When the baby was born, the meconium had been in there so long the cord was stained (longer than 6 hours - before labor had even started). When we were at home, though, after the initial moosh of moderate mec, the fluid ran clear and it seemed okay.
In discussions with dad afterwards, he wondered if we should have done something... gone to the hospital or something... we didn't seem to even care about the meconium. I smiled and asked him if he noticed the things I highlighted above. He said he did, what did that have to do with anything? I explained the relevance of each step from a midwifery standpoint and he began to see that we merely did not panic and scream, "OH, NO! Meconium! Let's clear the path in case EMS comes! Let's listen to the baby in case she crashes! Let's do a vaginal exam to see if she might have a cervical lip that needs pushing away to allow a distressed baby to be born!" We merely did our jobs quickly and calmly - and because he didn't know there was anything wrong, we did them wonderfully. He smiled and said he understood and was glad he didn't know and really glad we didn't panic.
The point of that was that even in my really tired state, I knew exactly what to do... I pulled myself out of my exhaustion to act and BE present with a mama for what she needed. I believe that comes with practice and years of being able to do that by rote. I don't think I would have been able to do it early in my practice as a doula/assistant... might have, but doubt it.
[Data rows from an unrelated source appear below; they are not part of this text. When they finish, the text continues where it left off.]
$ cat config.mk
export PLATFORM = sky130hd
export DESIGN_NAME = shiftor_match
export DESIGN_NICKNAME = d
export VERILOG_FILES = /design/src/rtl/shiftor_match.sv
export SDC_FILE = /design/constraint.sdc
export NUM_CORES = 1
export LEC_CHECK = 0
export ABC_AREA = 1
export BUFFER_PORTS_ARGS = -buffer_cell sky130_fd_sc_hd__buf_2
export CORE_AREA = 2 2 39 41
export DETAILED_ROUTE_END_ITERATION = 6
export DIE_AREA = 0 0 41 43
export GPL_ROUTABILITY_DRIVEN = 0
export PLACE_DENSITY_LB_ADDON = 0.25
export SLEW_MARGIN = 20
export SYNTH_ARGS = -nofsm -noshare
export SYNTH_HDL_FRONTEND = slang
export SYNTH_SLANG_ARGS = --single-unit
$ cat constraint.sdc
create_clock -name clk -period 1.5 [get_ports clk]
set_input_delay 0.075 -clock clk [delete_from_list [all_inputs] [get_ports clk]]
set_output_delay 0.075 -clock clk [all_outputs]
set_load 0.02 [all_outputs]
--- config.mk ---
export PLATFORM = sky130hd
export DESIGN_NAME = i2c_chan_sel
export DESIGN_NICKNAME = d
export VERILOG_FILES = /design/src/rtl/chsel_pkg.sv /design/src/rtl/chsel_glitch.sv /design/src/rtl/chsel_busev.sv /design/src/rtl/chsel_ctrl.sv /design/src/rtl/i2c_chan_sel.sv
export SDC_FILE = /design/constraint.sdc
export NUM_CORES = 1
export LEC_CHECK = 0
export BUFFER_PORTS_ARGS = -buffer_cell sky130_fd_sc_hd__buf_4
export CORE_UTILIZATION = 50
export CTS_BUF_LIST = sky130_fd_sc_hd__clkbuf_16
export DETAILED_ROUTE_END_ITERATION = 10
export PLACE_DENSITY = 0.75
export RECOVER_POWER = 25
export SLEW_MARGIN = 20
export SYNTH_ARGS = -nofsm -noshare
export SYNTH_HDL_FRONTEND = slang
export SYNTH_SLANG_ARGS = --single-unit
--- constraint.sdc ---
create_clock -name clk -period 1.9 [get_ports clk]
set_input_delay 0.38 -clock clk [delete_from_list [all_inputs] [get_ports clk]]
set_output_delay 0.38 -clock clk [all_outputs]
set_load 0.01 [all_outputs]
$ cat src/rtl/qdr_seq_pkg.sv
package qdr_seq_pkg;

  // Which port the current cycle serves
  typedef enum logic {
    SLOT_READ  = 1'b0,
    SLOT_WRITE = 1'b1
  } slot_e;

  // Active-low select pair driven to the RAM
  typedef struct packed {
    logic rd_sel_n;
    logic wr_sel_n;
  } sel_pair_t;

  function automatic sel_pair_t slot_selects(input slot_e s);
    sel_pair_t p;
    p.rd_sel_n = (s != SLOT_READ);
    p.wr_sel_n = (s != SLOT_WRITE);
    return p;
  endfunction

  function automatic slot_e next_slot(input slot_e s);
    return (s == SLOT_READ) ? SLOT_WRITE : SLOT_READ;
  endfunction

endpackage

$ cat src/rtl/qdr_warmup_timer.sv
module qdr_warmup_timer #(
  parameter int unsigned WAIT_CYCLES = 10240
) (
  input  logic clk,
  input  logic rst,
  output logic warm_done
);
  localparam int unsigned CNT_W = $clog2(WAIT_CYCLES + 1);
  localparam logic [CNT_W-1:0] CNT_END = CNT_W'(WAIT_CYCLES);

  logic [CNT_W-1:0] cnt_q;

  // Saturating count of commands since reset
  always_ff @(posedge clk) begin
    if (rst) begin
      cnt_q <= '0;
    end else if (cnt_q != CNT_END) begin
      cnt_q <= cnt_q + 1'b1;
    end
  end

  assign warm_done = (cnt_q == CNT_END);

endmodule

$ cat src/rtl/qdr_slot_picker.sv
module qdr_slot_picker
  import qdr_seq_pkg::*;
#(
  parameter int unsigned       ADDR_W     = 20,
  parameter logic [ADDR_W-1:0] DUMMY_ADDR = '0
) (
  input  logic              clk,
  input  logic              rst,
  input  logic              warm_done,
  input  logic              cal_done,
  input  logic              rd_pending,
  input  logic [ADDR_W-1:0] rd_addr,
  input  logic              wr_pending,
  input  logic [ADDR_W-1:0] wr_addr,
  output logic              mem_rd_n,
  output logic              mem_wr_n,
  output logic [ADDR_W-1:0] mem_addr,
  output logic              rd_pop,
  output logic              wr_pop,
  output logic              burst_take,
  output logic              burst_real
);

  slot_e             slot_q;
  logic              rd_go;
  logic              wr_go;
  logic [ADDR_W-1:0] addr_d;
  sel_pair_t         sel_d;

  // Decide the command that leaves on the next edge
  always_comb begin
    rd_go = (slot_q == SLOT_READ)  && warm_done && cal_done && rd_pending;
    wr_go = (slot_q == SLOT_WRITE) && warm_done && wr_pending;
    sel_d = slot_selects(slot_q);
    if (slot_q == SLOT_READ) begin
      addr_d = rd_go ? rd_addr : DUMMY_ADDR;
    end else begin
      addr_d = wr_go ? wr_addr : DUMMY_ADDR;
    end
  end

  always_ff @(posedge clk) begin
    if (rst) begin
      slot_q   <= SLOT_READ;
      mem_rd_n <= 1'b1;
      mem_wr_n <= 1'b1;
      mem_addr <= '0;
      rd_pop   <= 1'b0;
      wr_pop   <= 1'b0;
    end else begin
      slot_q   <= next_slot(slot_q);
      mem_rd_n <= sel_d.rd_sel_n;
      mem_wr_n <= sel_d.wr_sel_n;
      mem_addr <= addr_d;
      rd_pop   <= rd_go;
      wr_pop   <= wr_go;
    end
  end

  // The data stager loads on every write slot, real or dummy
  assign burst_take = (slot_q == SLOT_WRITE);
  assign burst_real = wr_go;

endmodule

$ cat src/rtl/qdr_wburst_stager.sv
module qdr_wburst_stager #(
  parameter int unsigned DATA_W = 18,
  parameter int unsigned BE_W   = 2
) (
  input  logic                  clk,
  input  logic                  rst,
  input  logic                  burst_take,
  input  logic                  burst_real,
  input  logic [4*DATA_W-1:0]   wr_data,
  input  logic [BE_W-1:0]       wr_be_n,
  output logic [DATA_W-1:0]     mem_d_rise,
  output logic [DATA_W-1:0]     mem_d_fall,
  output logic [BE_W-1:0]       mem_bw_n
);
  localparam int unsigned WORDS   = 4;
  localparam int unsigned PAIRS   = WORDS / 2;
  localparam int unsigned BURST_W = WORDS * DATA_W;

  logic [BURST_W-1:0] hold_q;
  logic [BE_W-1:0]    hold_be_q;
  logic               first_q;
  logic               second_q;
  logic [DATA_W-1:0]  rise_w [PAIRS];
  logic [DATA_W-1:0]  fall_w [PAIRS];

  // Word pair p goes out in data cycle p: even word rising, odd word falling
  for (genvar p = 0; p < PAIRS; p++) begin : g_pair
    assign rise_w[p] = hold_q[(2*p)*DATA_W +: DATA_W];
    assign fall_w[p] = hold_q[(2*p+1)*DATA_W +: DATA_W];
  end

  always_ff @(posedge clk) begin
    if (rst) begin
      hold_q     <= '0;
      hold_be_q  <= '1;
      first_q    <= 1'b0;
      second_q   <= 1'b0;
      mem_d_rise <= '0;
      mem_d_fall <= '0;
      mem_bw_n   <= '1;
    end else begin
      if (burst_take) begin
        hold_q    <= burst_real ? wr_data : '0;
        hold_be_q <= burst_real ? wr_be_n : '1;
      end
      first_q  <= burst_take;
      second_q <= first_q;
      if (first_q) begin
        mem_d_rise <= rise_w[0];
        mem_d_fall <= fall_w[0];
        mem_bw_n   <= hold_be_q;
      end else if (second_q) begin
        mem_d_rise <= rise_w[1];
        mem_d_fall <= fall_w[1];
        mem_bw_n   <= hold_be_q;
      end else begin
        mem_d_rise <= '0;
        mem_d_fall <= '0;
        mem_bw_n   <= '1;
      end
    end
  end

endmodule

$ cat src/rtl/qdr_rd_return_tracker.sv
module qdr_rd_return_tracker #(
  parameter int unsigned RD_LATENCY = 2
) (
  input  logic clk,
  input  logic rst,
  input  logic rd_issued,
  output logic rd_data_due
);
  logic [RD_LATENCY-1:0] pipe_q;

  if (RD_LATENCY == 1) begin : g_one
    always_ff @(posedge clk) begin
      if (rst) pipe_q <= '0;
      else     pipe_q <= rd_issued;
    end
  end else begin : g_many
    always_ff @(posedge clk) begin
      if (rst) pipe_q <= '0;
      else     pipe_q <= {pipe_q[RD_LATENCY-2:0], rd_issued};
    end
  end

  assign rd_data_due = pipe_q[RD_LATENCY-1];

endmodule

$ cat src/rtl/qdr_b4_sequencer.sv
module qdr_b4_sequencer #(
  parameter int unsigned       ADDR_W      = 20,
  parameter int unsigned       DATA_W      = 18,
  parameter int unsigned       BE_W        = 2,
  parameter int unsigned       WAIT_CYCLES = 10240,
  parameter int unsigned       RD_LATENCY  = 2,
  parameter logic [ADDR_W-1:0] DUMMY_ADDR  = '0
) (
  input  logic                clk,
  input  logic                rst,
  input  logic                cal_done,
  input  logic                rd_pending,
  input  logic [ADDR_W-1:0]   rd_addr,
  output logic                rd_pop,
  input  logic                wr_pending,
  input  logic [ADDR_W-1:0]   wr_addr,
  input  logic [4*DATA_W-1:0] wr_data,
  input  logic [BE_W-1:0]     wr_be_n,
  output logic                wr_pop,
  output logic                mem_rd_n,
  output logic                mem_wr_n,
  output logic [ADDR_W-1:0]   mem_addr,
  output logic [DATA_W-1:0]   mem_d_rise,
  output logic [DATA_W-1:0]   mem_d_fall,
  output logic [BE_W-1:0]     mem_bw_n,
  output logic                rd_data_due
);

  logic warm_done;
  logic burst_take;
  logic burst_real;

  qdr_warmup_timer #(
    .WAIT_CYCLES (WAIT_CYCLES)
  ) u_warm (
    .clk       (clk),
    .rst       (rst),
    .warm_done (warm_done)
  );

  qdr_slot_picker #(
    .ADDR_W     (ADDR_W),
    .DUMMY_ADDR (DUMMY_ADDR)
  ) u_pick (
    .clk        (clk),
    .rst        (rst),
    .warm_done  (warm_done),
    .cal_done   (cal_done),
    .rd_pending (rd_pending),
    .rd_addr    (rd_addr),
    .wr_pending (wr_pending),
    .wr_addr    (wr_addr),
    .mem_rd_n   (mem_rd_n),
    .mem_wr_n   (mem_wr_n),
    .mem_addr   (mem_addr),
    .rd_pop     (rd_pop),
    .wr_pop     (wr_pop),
    .burst_take (burst_take),
    .burst_real (burst_real)
  );

  qdr_wburst_stager #(
    .DATA_W (DATA_W),
    .BE_W   (BE_W)
  ) u_wdat (
    .clk        (clk),
    .rst        (rst),
    .burst_take (burst_take),
    .burst_real (burst_real),
    .wr_data    (wr_data),
    .wr_be_n    (wr_be_n),
    .mem_d_rise (mem_d_rise),
    .mem_d_fall (mem_d_fall),
    .mem_bw_n   (mem_bw_n)
  );

  // rd_pop is high exactly in cycles holding a real read on the pins
  qdr_rd_return_tracker #(
    .RD_LATENCY (RD_LATENCY)
  ) u_rret (
    .clk         (clk),
    .rst         (rst),
    .rd_issued   (rd_pop),
    .rd_data_due (rd_data_due)
  );

endmodule

$ cat config.mk
export PLATFORM = sky130hd
export DESIGN_NAME = qdr_b4_sequencer
export DESIGN_NICKNAME = d
export VERILOG_FILES = /design/src/rtl/qdr_seq_pkg.sv /design/src/rtl/qdr_warmup_timer.sv /design/src/rtl/qdr_slot_picker.sv /design/src/rtl/qdr_wburst_stager.sv /design/src/rtl/qdr_rd_return_tracker.sv /design/src/rtl/qdr_b4_sequencer.sv
export SDC_FILE = /design/constraint.sdc
export NUM_CORES = 1
export LEC_CHECK = 0
export ABC_AREA = 1
export BUFFER_PORTS_ARGS = -buffer_cell sky130_fd_sc_hd__buf_4
export CAP_MARGIN = 20
export CORE_MARGIN = 1.5
export CORE_UTILIZATION = 25
export DETAILED_ROUTE_END_ITERATION = 7
export SYNTH_ARGS = -nofsm -noshare
export SYNTH_HDL_FRONTEND = slang
export SYNTH_HIERARCHICAL = 1
export SYNTH_SLANG_ARGS = --single-unit
$ cat constraint.sdc
create_clock -name clk -period 1.9 [get_ports clk]
set_clock_uncertainty 0.15 [all_clocks]
set_input_delay 0.38 -clock clk [delete_from_list [all_inputs] [get_ports clk]]
set_output_delay 0.38 -clock clk [all_outputs]
set_load 0.02 [all_outputs]
==> metrics.cfg, run 1 <==
[layout]
drive_gt1_share_pct=35.95
final_cells=1345
fin_area_um2=9205
area_growth_pct=48.60
antennaDiodeCount=0
fillerInstances=2496
regArea_um2=3110
post-route-util_pct=37.85
multi_input_area_um2=2741
layout.nets=1130

[worst_setup_path]
crit_arrival_ps=2190
required_ps=2100
path_class=reg -> reg
startpoint_type=flip-flop
worstRegToRegCells=11
cp_max_fo=6
end_kind=flip-flop

[min_path]
min_path_cells=3
hp-class=in -> reg

[detailed_routing]
vias=5960
dr.pass1.iters=4
wl_um=18800
drc=0
antenna_left=0
wl_per_cell_um=13.98
dr.first_iter.drc_count=345
vias_per_cell=4.431

[placed_design]
dp_slack_ps=-62.96
postPlaceCellArea_um2=8048
portBuffers=181
gp_congestion=0.7624
dp_cells=1296
post-dp-hpwl_um=12060

[cts]
htree_levels=4
cts_tree=yes
clkTransAtPathRegs_ps=70
cts_buffers=17
root_buffer=clkbuf_16
clockBufferDepth=2
cts.sinks=155
clk_latency_ps=420

[synthesis]
yosysMostFrequentCell=nand2_1
synth_area_um2=6195
synth_sequential_area_ratio_pct=50.09
netlist.area_leader.share_pct=50.09
syn_avg_cell_area_um2=7.705
synth_cells=804
netlist_top_cells_area=dfxtp_1 50%, nand2_1 12%, nand3_1 9.9%
synth_flop_cell=dfxtp_1
async_flop_share_pct=0
synthTopCellsByCount=193 x nand2_1, 155 x dfxtp_1, 123 x nand3_1
yosysTopAreaCell=dfxtp_1
ys_ff_latch=155
synth_cell_type_count=25
synth_enable_flop_cells=0
yosys_warnings=6
synthesis.nets=925

[run]
drv_cap=0

[timing]
fmax_ghz=0.5013
setup_slack_ps=-94.99
post-route-period-util_pct=105.0
hold_viol_final=0
maxSlewViolCount=0
relSlewSlack_pct=59.32
tightest_slew_ps=610.2
min_period_ps=1995
setup_viol=60
rsz0062_at_grt=true
whs_ps=27.36

[global_routing]
antenna_found_initial=1
grt_max_degree=54
grt_usage_pct=14.07
overflow=0
grt_pass1_vias=5694
grt_pass1_wl_um=28790

[pwr]
power_density_nw_per_um2=822.8
power_leakage_nw=3.656
ir_worst_vdd_mv=0.4507

[floorplan]
coreArea_um2=24320
chipHeight_um=160.4
die_area_um2=25730
die_x_um=160.4
io_pins=182
rows=57
start_util_pct=25.47

[status]
violations=setup timing
status=finished with violations

power by group:
| part | switching [mW] | total [mW] | internal, mW |
|---|---|---|---|
| clock | 1.39 | 3.59 | 2.20 |
| sequential | 0.0215 | 3.31 | 3.29 |
| combinational | 0.368 | 0.673 | 0.305 |
| total | 1.78 | 7.57 | 5.79 |
flip-flops by register name (all words and copies together) (netlist names), 2 cells and up:
name               flops
u_warm/cnt_q          14
u_pick/mem_addr       20
u_wdat/mem_bw_n        2
u_wdat/mem_d_fall     18
u_wdat/mem_d_rise     18
u_wdat/hold_be_q       2
u_wdat/hold_q         72
u_rret/pipe_q          2
metal layers:
| layer | vias up | global-route usage [%] | routed length (um) | part of all wire, % |
|---|---|---|---|---|
| met1 | 2790 | 17.40 | 8568 | 46 |
| met4 | 2 | 3.611 | 160 | 0.85 |
| met5 | - | 0 | 16 | 0.085 |
| met3 | 14 | 5.114 | 1327 | 7.1 |
| met2 | 161 | 23.12 | 8729 | 46 |
| li1 | 2993 | - | - | - |
cell usage in the layout (no fill, tap or decap), drive strengths merged:
cell and n:
a211oi 1, clkbuf 24, inv 61, o21ai 4, ha 2, clkinvlp 1
nand3 124, xor2 3, nor2 74, nor4 1, clkinv 5, or2 1
a21oi 119, nand2 197, nor3 2, buf 239, dfxtp 155, bufinv 4
nand4 4
repair_timing:
item | CTS | global route
hold buffers | 0 | 0
pin swaps | 8 | 30
setup endpoints to repair | 64 | 90
gates resized for setup | 21 | 51
gates cloned | 0 | 5
buffers inserted | 10 | 5
logic make-up (layout without fill, tap and decap cells):
| group | count (synthesis) | in the layout | synth area share (%) |
|---|---|---|---|
| AO/OA/AOI/OAI | 124 | 124 | 10.75 |
| AND/OR/NAND/NOR | 403 | 403 | 28.22 |
| adder cells (fa/ha/maj) | 2 | 2 | 0.4039 |
| flip-flops | 155 | 155 | 50.09 |
| XOR/XNOR | 3 | 3 | 0.4242 |
| buffers and inverters | 117 | 334 | 10.12 |
worst max-delay path, cell delays in order, from the launching register on:
cell,delay (ps)
dfxtp_2,320
inv_2,80
ha_4,140
nand2_4,60
nor4_4,290
nand2_2,120
nor2_4,130
buf_12,150
buf_12,110
clkbuf_16,140
nand3_1,70
a21oi_1,160
worst paths after layout:
kind	start	end	slack, ps
max	u_warm/cnt_q[0]	u_wdat/hold_q[51]	-90
min	rd_addr[9]	u_pick/mem_addr[9]	30
max reg2reg	u_warm/cnt_q[0]	u_wdat/hold_q[51]	-90
min reg2reg	u_rret/pipe_q[0]	u_rret/pipe_q[1]	260
area by class of cell:
type	count	area share [%]
clock inverter	11	1.835
multi-input combinational	532	29.78
clock buffer	20	4.744
sequential	155	33.79
timing repair buffer	243	23.00
tap	324	4.404
inverter	60	2.447
through the flow:
step | setup TNS (ps) | power (mW)
6_report | -2964 | 7.574
5_1_grt | -12280 | 7.851
4_1_cts | -1134 | 7.646
3_5_place_dp | -2049 | 4.019
3_3_place_gp | -312.1 | 4.021
2_1_floorplan | -203.9 | 3.692
No activity file was read; power rests on OpenSTA's default activity.
==> run 2, diff against run 1 <==
--- a/config.mk
+++ b/config.mk
@@ -9,8 +9,9 @@
 export BUFFER_PORTS_ARGS = -buffer_cell sky130_fd_sc_hd__buf_4
 export CAP_MARGIN = 20
 export CORE_MARGIN = 1.5
-export CORE_UTILIZATION = 25
+export CORE_UTILIZATION = 46
 export DETAILED_ROUTE_END_ITERATION = 7
+export PLACE_DENSITY = 0.75
 export SYNTH_ARGS = -nofsm -noshare
 export SYNTH_HDL_FRONTEND = slang
 export SYNTH_HIERARCHICAL = 1
==> metrics.cfg, run 2 (synthesized netlist as in run 1, its figures left out) <==
[status]
status=finished with violations
violations=setup timing

[floorplan]
die_area_um2=14170
io_pins=182
start_util_pct=46.96
coreArea_um2=13190
die_x_um=119.0
rows=42
chipHeight_um=119.0

[worst_setup_path]
worstRegToRegCells=10
path_class=reg -> reg
startpoint_type=flip-flop
cp_max_fo=8
critPathMaxStageDelay_ps=340
cp_slowest_cell=nor4_4
crit_arrival_ps=2190
r2r-start=u_warm/cnt_q[10]
crit_path_frequent_cell=buf_12
end_kind=flip-flop
required_ps=2100
r2r_setup_slack_ps=-80
crit_chain=nor2_2 > nand3_2 > nor4_4 > nand2_2 > nor2_4 > buf_12 > buf_12 > buf_12 > nand3_1 > a21oi_2
r2r-end=u_wdat/hold_q[54]

[layout]
antennaDiodeCount=0
drive_gt1_share_pct=34.02
reg_top3=u_wdat/hold_q: 72 flops, u_pick/mem_addr: 20 flops
final_common_cell=buf_4
largest_reg_flops=72
area_growth_pct=42.38
layout.nets=1122
layout.cells.most_common_list=213 x buf_4, 189 x nand2_1, 149 x dfxtp_1, 104 x nand3_1, 100 x a21oi_1
top_register=u_wdat/hold_q

[pwr]
power_density_nw_per_um2=829.5
power_leakage_nw=3.594
ir_worst_vdd_mv=0.5626

[cts]
cts_buffers=17
cts_hold_buffers=0
cts_tree=yes
clockBufferDepth=2
htree_levels=4
root_buffer=clkbuf_16
clk_latency_ps=420
clkTransAtPathRegs_ps=60
cts.sinks=155

[global_routing]
grt_usage_pct=23.36
grt_max_degree=59
overflow=0
grt_pass1_wl_um=26380
antenna_found_initial=0
grt_pass1_vias=5554

[detailed_routing]
dr.first_iter.drc_count=505
drc=0
antenna_left=0
wl_um=16870
vias_per_cell=5.019
wl_per_cell_um=14.18
dr.pass1.iters=5
vias=5973

[timing]
maxSlewViolCount=0
min_period_ps=1983
setup_slack_ps=-82.59
hold_viol_final=0
fmax_ghz=0.5044
relSlewSlack_pct=65.86
tightest_slew_ps=512.1
post-route-period-util_pct=104.3
setup_viol=56
rsz0062_at_grt=true
tns_ps=-1641
whs_ps=23.54

[min_path]
hp-class=in -> reg
min_from=wr_addr[0]
min_to=u_pick/mem_addr[0]
min_path_cells=3

[placed_design]
gp_congestion=0.8042
portBuffers=181
post-dp-hpwl_um=10460

[run]
drv_cap=0

[run 2: cell types whose count changed in the layout (fill, tap and decap cells not counted), moves of 2 or more]
cell and change:
buf_12 -4, buf_8 +3, nand3_2 -10, a21oi_1 +6
buf_4 -4, bufinv_16 -2, nand3_1 +10, buf_6 -2
clkbuf_8 +3, a21oi_2 -6
[run 2: worst max-delay path by stage]
stage / startpoint / to / slack (ps) / cells past startpoint
floorplan: u_warm/cnt_q[9] / u_wdat/hold_q[53] / -10 / 10
global placement: u_warm/cnt_q[6] / u_wdat/hold_q[32] / 20 / 8
detailed placement: u_warm/cnt_q[9] / u_wdat/hold_q[1] / -150 / 8
CTS: u_warm/cnt_q[1] / u_wdat/hold_q[55] / -90 / 11
global route: u_warm/cnt_q[10] / u_wdat/hold_q[55] / -190 / 10
finish: u_warm/cnt_q[10] / u_wdat/hold_q[54] / -80 / 10
[run 2: cell type report]
cell class | count | area [um^2]
clock buffer | 22 | 474.2
clock inverter | 10 | 116.4
fill | 1138 | 4370
inverter | 60 | 225.2
multi-input combinational | 532 | 2669
sequential | 155 | 3110
tap | 176 | 220.2
timing repair buffer | 235 | 2004
[run 2: repair_timing]
| item | CTS | global route |
|---|---|---|
| buffers inserted | 11 | 2 |
| gates cloned | 0 | 4 |
| resized for setup | 30 | 32 |
| pin swaps | 9 | 22 |
| endpoints found under the setup margin | 72 | 94 |
[run 2: worst max-delay path: cells and delay by family (launching register included)]
| family | cells | cell delay, ps |
|---|---|---|
| buffers and inverters | 3 | 360 |
| AOI/OAI and AO/OA | 1 | 150 |
| and+or+nand+nor | 6 | 910 |
| DFF | 1 | 330 |
[run 2: metrics by stage]
step | power, mW | setup slack (ps) | util, % | std cells | area, um^2
2_1_floorplan | 3.692 | -12.79 | - | 804 | 6218
3_3_place_gp | 3.995 | 19.29 | 59.18 | 1144 | 7806
3_5_place_dp | 3.998 | -150.3 | 59.18 | 1144 | 7806
4_1_cts | 7.357 | -93.51 | 65.17 | 1186 | 8596
5_1_grt | 7.576 | -192.9 | 66.87 | 1190 | 8820
6_report | 7.316 | -82.59 | 66.87 | 1190 | 8820
[run 2: metal layers]
metal | part of all wire (%) | track usage [%] | vias up
met5 | 0 | 0 | -
met4 | 1.2 | 7.681 | 0
met3 | 8.4 | 8.333 | 18
met2 | 50 | 39.81 | 219
met1 | 41 | 27.31 | 2747
li1 | - | - | 2989
[run 2: power breakdown]
part / switching [mW] / internal [mW] / leakage, nW / total (mW)
clock network: 1.31 / 2.04 / 0.286 / 3.35
registers: 0.0214 / 3.29 / 1.26 / 3.31
logic: 0.350 / 0.304 / 2.05 / 0.654
total: 1.68 / 5.63 / 3.59 / 7.32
I think that working at Casa (de Nacimiento) helped train me for working in a completely overwhelmed state. I still call it Boot Camp for Midwives. It's a place where you work 12 hour shifts and run from beginning to end, hot, sweaty, from cita (appointments) to births to citas to births and labor checks to births. I thrived. Granted, I wasn't sick there, either. I was fat fat there once... and thin thin there once. I loved being there thin thin... I ran around a lot faster then! Now I'm right in-between. I loved being off-call there, too. Sleeping so deeply I didn't hear births being called. Who knew I'd blow off going to a birth!
I'm back to my old schedule of waking at 5am now, too. I am heading to work about 6:30am (unless blogging like now), working, heading home around 8pm then going to bed around 11pm. I like that schedule. I love my early morning hours. No one else seems to like them but me, so it's quiet and peace-full.
If I weren't awake, it'd be a nice time for a nap.